The VA Administrative Committee was not supportive of terminating Lerchen, according to Chair Jim Wegener. “I don’t think there was anything charged against him that we couldn’t have rectified as a board,” Wegener says. “For an employee who has 27 years with the county with nothing else in his file, other than good things, you’d think we'd have an opportunity to sit down with him and go through the complaints and work things out. We were put in a terrible position.”
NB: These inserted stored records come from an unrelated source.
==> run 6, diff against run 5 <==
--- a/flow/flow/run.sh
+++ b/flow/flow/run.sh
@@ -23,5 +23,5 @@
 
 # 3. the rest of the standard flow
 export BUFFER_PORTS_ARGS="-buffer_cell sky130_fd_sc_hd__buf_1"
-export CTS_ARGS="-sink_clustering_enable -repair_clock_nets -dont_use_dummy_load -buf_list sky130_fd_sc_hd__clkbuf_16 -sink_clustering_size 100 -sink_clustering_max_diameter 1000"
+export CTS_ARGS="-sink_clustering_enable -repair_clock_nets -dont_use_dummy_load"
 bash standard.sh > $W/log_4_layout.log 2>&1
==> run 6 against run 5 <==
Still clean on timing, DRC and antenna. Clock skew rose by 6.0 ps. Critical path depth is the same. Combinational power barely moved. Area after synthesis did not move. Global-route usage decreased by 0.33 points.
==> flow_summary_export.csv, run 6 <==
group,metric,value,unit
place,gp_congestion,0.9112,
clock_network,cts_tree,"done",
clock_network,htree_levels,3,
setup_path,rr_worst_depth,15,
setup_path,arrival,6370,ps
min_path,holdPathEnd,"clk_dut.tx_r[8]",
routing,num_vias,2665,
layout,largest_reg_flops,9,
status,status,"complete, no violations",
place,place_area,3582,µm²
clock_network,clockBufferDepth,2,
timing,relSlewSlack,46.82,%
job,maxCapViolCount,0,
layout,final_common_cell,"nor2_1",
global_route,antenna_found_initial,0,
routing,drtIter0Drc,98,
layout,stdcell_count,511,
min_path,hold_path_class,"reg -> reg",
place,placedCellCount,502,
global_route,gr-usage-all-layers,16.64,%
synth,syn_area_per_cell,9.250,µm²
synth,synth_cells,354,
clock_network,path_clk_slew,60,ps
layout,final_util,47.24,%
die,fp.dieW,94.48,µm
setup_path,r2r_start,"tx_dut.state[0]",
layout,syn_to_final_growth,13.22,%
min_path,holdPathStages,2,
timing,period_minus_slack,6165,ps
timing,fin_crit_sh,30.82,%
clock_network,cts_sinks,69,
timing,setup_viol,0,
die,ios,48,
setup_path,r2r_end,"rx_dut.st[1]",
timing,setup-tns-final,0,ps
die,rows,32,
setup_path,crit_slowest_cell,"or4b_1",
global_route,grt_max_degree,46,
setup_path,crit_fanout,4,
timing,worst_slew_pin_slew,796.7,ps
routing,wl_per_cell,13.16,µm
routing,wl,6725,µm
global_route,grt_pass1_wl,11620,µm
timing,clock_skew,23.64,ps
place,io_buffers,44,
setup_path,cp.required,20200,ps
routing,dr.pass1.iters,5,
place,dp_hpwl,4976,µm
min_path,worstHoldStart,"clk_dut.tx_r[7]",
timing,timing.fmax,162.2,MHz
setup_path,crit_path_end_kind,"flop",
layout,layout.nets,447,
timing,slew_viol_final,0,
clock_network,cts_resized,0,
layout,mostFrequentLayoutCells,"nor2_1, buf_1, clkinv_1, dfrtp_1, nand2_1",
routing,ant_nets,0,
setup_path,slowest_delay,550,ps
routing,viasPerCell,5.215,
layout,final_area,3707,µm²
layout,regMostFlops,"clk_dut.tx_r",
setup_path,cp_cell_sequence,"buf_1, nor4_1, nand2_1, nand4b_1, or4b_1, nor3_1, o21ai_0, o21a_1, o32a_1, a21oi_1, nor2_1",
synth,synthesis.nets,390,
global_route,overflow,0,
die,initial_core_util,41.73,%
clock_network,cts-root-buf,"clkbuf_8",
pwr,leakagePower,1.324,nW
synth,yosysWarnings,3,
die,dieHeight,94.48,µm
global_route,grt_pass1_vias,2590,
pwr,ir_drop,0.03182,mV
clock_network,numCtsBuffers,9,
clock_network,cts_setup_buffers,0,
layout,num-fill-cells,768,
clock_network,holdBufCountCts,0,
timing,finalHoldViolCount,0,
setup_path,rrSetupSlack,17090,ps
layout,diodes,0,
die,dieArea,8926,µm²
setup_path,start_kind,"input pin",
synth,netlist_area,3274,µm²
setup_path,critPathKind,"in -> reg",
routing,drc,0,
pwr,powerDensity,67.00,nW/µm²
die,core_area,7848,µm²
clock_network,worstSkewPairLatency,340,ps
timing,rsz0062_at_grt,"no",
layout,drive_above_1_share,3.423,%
VA Administrative Committee members instead agreed to allow county administrators to negotiate a resignation agreement with Lerchen, which they later approved. Under the terms, Lerchen will collect 17 weeks’ salary – estimated at nearly $23,000 – and 17 weeks of health insurance benefits, plus nearly $8,500 in accrued vacation and personal time. The agreement additionally allows Lerchen to file for unemployment benefits. In exchange, Lerchen waived all rights to pursue any legal action against the county.

In response to the report and his resignation, Lerchen tells The Ticker the generous severance package proves that the employee complaints and county allegations against him were “trumped up” and that the county “just wanted (him) gone.” He strenuously denies the allegations against him, dismissing the majority of them as “unequivocally untrue.” Those complaints he does acknowledge as true – such as directing homophobic language toward employees – he says were either misinterpreted or overblown. “There was no ill intent of any kind,” he says. “I have a 100 percent spotless record for 27-some years. The first time I even had any indication anything was going on was when the HR director…said we have all these complaints against you. I don’t even know how to answer it, because it’s so absurd.”
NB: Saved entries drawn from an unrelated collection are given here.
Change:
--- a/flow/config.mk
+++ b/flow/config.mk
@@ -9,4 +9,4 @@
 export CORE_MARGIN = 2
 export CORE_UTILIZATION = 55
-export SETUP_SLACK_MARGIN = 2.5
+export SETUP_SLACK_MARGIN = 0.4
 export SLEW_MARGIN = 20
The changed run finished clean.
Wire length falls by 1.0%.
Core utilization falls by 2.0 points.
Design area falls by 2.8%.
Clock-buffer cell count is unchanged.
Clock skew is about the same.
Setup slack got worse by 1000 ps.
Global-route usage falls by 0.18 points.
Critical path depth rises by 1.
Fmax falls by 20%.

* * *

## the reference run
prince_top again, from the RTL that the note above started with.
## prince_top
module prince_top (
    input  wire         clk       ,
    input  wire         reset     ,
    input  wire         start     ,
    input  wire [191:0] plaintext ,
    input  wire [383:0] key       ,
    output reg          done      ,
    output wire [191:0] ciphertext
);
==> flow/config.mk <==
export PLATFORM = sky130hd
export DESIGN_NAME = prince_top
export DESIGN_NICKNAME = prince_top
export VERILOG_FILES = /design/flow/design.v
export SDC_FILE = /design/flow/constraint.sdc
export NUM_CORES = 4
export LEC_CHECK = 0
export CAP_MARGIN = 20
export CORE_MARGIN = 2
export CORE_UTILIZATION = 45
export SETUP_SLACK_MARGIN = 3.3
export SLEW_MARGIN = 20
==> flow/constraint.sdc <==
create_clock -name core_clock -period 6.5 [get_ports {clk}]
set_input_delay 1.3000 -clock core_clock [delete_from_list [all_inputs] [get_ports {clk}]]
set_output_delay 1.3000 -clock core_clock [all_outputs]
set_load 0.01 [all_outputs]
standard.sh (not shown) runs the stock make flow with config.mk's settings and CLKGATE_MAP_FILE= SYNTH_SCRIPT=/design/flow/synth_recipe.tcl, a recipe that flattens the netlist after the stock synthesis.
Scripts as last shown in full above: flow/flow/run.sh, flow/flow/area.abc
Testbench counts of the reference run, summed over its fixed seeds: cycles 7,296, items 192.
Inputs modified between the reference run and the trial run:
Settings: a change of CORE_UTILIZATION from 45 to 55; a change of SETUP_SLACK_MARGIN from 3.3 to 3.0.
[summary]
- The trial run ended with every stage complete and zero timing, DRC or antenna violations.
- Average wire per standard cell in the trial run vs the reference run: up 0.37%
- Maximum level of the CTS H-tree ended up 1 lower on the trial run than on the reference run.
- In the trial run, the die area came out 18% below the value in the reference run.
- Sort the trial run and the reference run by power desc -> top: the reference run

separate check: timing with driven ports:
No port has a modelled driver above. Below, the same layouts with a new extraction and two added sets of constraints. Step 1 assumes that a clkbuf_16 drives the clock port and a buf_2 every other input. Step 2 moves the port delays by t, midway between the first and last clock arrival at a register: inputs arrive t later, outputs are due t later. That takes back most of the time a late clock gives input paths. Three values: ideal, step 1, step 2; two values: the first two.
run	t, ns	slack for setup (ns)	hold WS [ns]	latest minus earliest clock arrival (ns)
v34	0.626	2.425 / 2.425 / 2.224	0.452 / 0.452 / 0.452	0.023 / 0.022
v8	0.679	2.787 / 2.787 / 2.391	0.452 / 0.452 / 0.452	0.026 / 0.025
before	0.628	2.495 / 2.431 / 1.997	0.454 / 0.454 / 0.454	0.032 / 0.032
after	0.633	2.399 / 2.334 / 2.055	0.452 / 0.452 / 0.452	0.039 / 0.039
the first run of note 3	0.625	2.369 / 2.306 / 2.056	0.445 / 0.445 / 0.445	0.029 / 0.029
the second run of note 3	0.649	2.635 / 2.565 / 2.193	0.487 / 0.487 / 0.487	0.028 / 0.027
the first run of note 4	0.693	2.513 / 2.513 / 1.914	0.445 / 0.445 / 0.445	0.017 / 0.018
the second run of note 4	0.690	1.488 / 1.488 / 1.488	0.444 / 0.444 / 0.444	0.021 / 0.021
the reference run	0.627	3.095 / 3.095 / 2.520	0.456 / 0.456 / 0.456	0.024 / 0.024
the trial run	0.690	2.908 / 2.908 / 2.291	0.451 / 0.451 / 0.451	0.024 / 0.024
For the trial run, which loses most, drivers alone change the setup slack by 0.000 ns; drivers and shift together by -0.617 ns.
Lerchen believes County Administrator Tom Menzel and County Commissioner Bob Johnson – who was first approached by VA employees with concerns and turned the complaints over to administrators – are punishing him for refusing to support Project Cherry Tree, a county-championed community veterans program. “We didn’t endorse it and didn’t feel it was being handled correctly,” he says. “This is an assault on me personally. To purposely and maliciously try to destroy a man’s career after a spotless record is just unfathomable.”
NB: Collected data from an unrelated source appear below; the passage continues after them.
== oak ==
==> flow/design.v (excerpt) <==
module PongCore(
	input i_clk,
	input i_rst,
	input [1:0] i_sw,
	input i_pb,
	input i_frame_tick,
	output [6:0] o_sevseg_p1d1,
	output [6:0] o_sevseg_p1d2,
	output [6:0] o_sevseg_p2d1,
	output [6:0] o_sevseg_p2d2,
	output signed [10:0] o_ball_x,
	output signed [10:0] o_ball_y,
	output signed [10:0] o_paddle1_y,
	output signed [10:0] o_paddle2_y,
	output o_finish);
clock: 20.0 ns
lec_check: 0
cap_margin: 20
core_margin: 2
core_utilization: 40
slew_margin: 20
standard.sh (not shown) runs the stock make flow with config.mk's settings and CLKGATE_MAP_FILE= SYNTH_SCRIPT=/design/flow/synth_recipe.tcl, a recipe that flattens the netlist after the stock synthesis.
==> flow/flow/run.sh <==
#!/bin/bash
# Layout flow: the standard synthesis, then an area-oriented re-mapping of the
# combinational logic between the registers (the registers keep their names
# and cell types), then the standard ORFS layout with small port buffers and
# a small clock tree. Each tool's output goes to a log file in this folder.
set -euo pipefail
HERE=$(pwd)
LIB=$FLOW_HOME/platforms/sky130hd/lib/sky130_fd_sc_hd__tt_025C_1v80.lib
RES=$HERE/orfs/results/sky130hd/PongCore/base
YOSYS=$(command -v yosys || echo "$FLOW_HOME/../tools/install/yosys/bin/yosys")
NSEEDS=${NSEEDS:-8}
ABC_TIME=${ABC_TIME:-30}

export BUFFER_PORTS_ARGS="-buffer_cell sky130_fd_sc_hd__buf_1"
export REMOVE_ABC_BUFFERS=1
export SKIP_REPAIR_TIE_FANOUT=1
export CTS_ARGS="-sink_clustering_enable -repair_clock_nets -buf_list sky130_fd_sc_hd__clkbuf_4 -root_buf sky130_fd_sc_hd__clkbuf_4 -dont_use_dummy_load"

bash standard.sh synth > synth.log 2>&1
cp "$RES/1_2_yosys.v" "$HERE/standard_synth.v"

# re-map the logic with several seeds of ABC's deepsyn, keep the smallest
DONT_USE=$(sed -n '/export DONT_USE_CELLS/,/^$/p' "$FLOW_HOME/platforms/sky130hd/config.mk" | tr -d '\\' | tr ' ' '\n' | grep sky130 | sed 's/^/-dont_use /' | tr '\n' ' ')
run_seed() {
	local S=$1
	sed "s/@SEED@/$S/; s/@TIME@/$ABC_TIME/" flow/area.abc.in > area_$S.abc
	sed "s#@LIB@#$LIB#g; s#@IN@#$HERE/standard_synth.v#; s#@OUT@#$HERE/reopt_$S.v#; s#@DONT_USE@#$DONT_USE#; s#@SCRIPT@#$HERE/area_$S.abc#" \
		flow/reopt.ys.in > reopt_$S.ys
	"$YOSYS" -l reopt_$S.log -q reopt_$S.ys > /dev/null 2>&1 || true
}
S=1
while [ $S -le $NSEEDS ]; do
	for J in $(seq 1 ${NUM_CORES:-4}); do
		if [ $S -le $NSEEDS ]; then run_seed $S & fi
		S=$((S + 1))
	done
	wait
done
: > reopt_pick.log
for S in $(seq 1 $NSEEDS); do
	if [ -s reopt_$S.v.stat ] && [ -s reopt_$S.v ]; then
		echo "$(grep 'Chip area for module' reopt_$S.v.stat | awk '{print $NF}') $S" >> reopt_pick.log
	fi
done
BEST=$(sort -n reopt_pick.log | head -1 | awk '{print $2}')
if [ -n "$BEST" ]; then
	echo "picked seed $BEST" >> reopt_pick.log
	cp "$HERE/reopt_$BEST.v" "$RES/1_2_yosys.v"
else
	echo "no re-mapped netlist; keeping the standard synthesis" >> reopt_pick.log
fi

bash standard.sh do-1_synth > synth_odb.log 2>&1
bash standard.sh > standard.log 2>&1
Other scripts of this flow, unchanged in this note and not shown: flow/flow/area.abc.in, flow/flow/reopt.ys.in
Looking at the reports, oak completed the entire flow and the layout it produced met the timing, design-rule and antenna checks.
Lerchen adds he's never had any complaints filed against him from veterans, and that he received “zero complaints from customers as to the walk-in policy" when it was "properly implemented." He says “every veteran has been treated fantastically” during his tenure at Grand Traverse County. "There's no way I could have performed successfully as I had in the VA as long as I had if any of (those complaints were) going on," he says.

Menzel and Johnson both denied Lerchen’s departure was due to personal reasons or Project Cherry Tree. “The county has had no affiliation with Project Cherry Tree for months,” Menzel says. “We did not initiate an investigation (into Lerchen)…we were called in. The results were clear. If nothing had been found, everything would be the same now.” Johnson also calls Lerchen’s accusation “totally false” and “ridiculous,” saying he only raised concerns about the director to administrators after he was approached by employees.

With Lerchen gone, county administrators and VA Administration Committee members are now turning their attention to hiring a new director. County Deputy Administrator Jennifer DeHaan is acting as interim director until a replacement is hired, according to Menzel. Hendry says the county posted a job listing for a new director on June 2 and closed it on July 7. The post attracted 37 applicants – a pool administrators will assist committee members with reviewing and narrowing down for interviews in the coming weeks.

“There are probably individuals with similar backgrounds (as Lerchen’s) working in offices throughout the state who have applied,” says Wegener.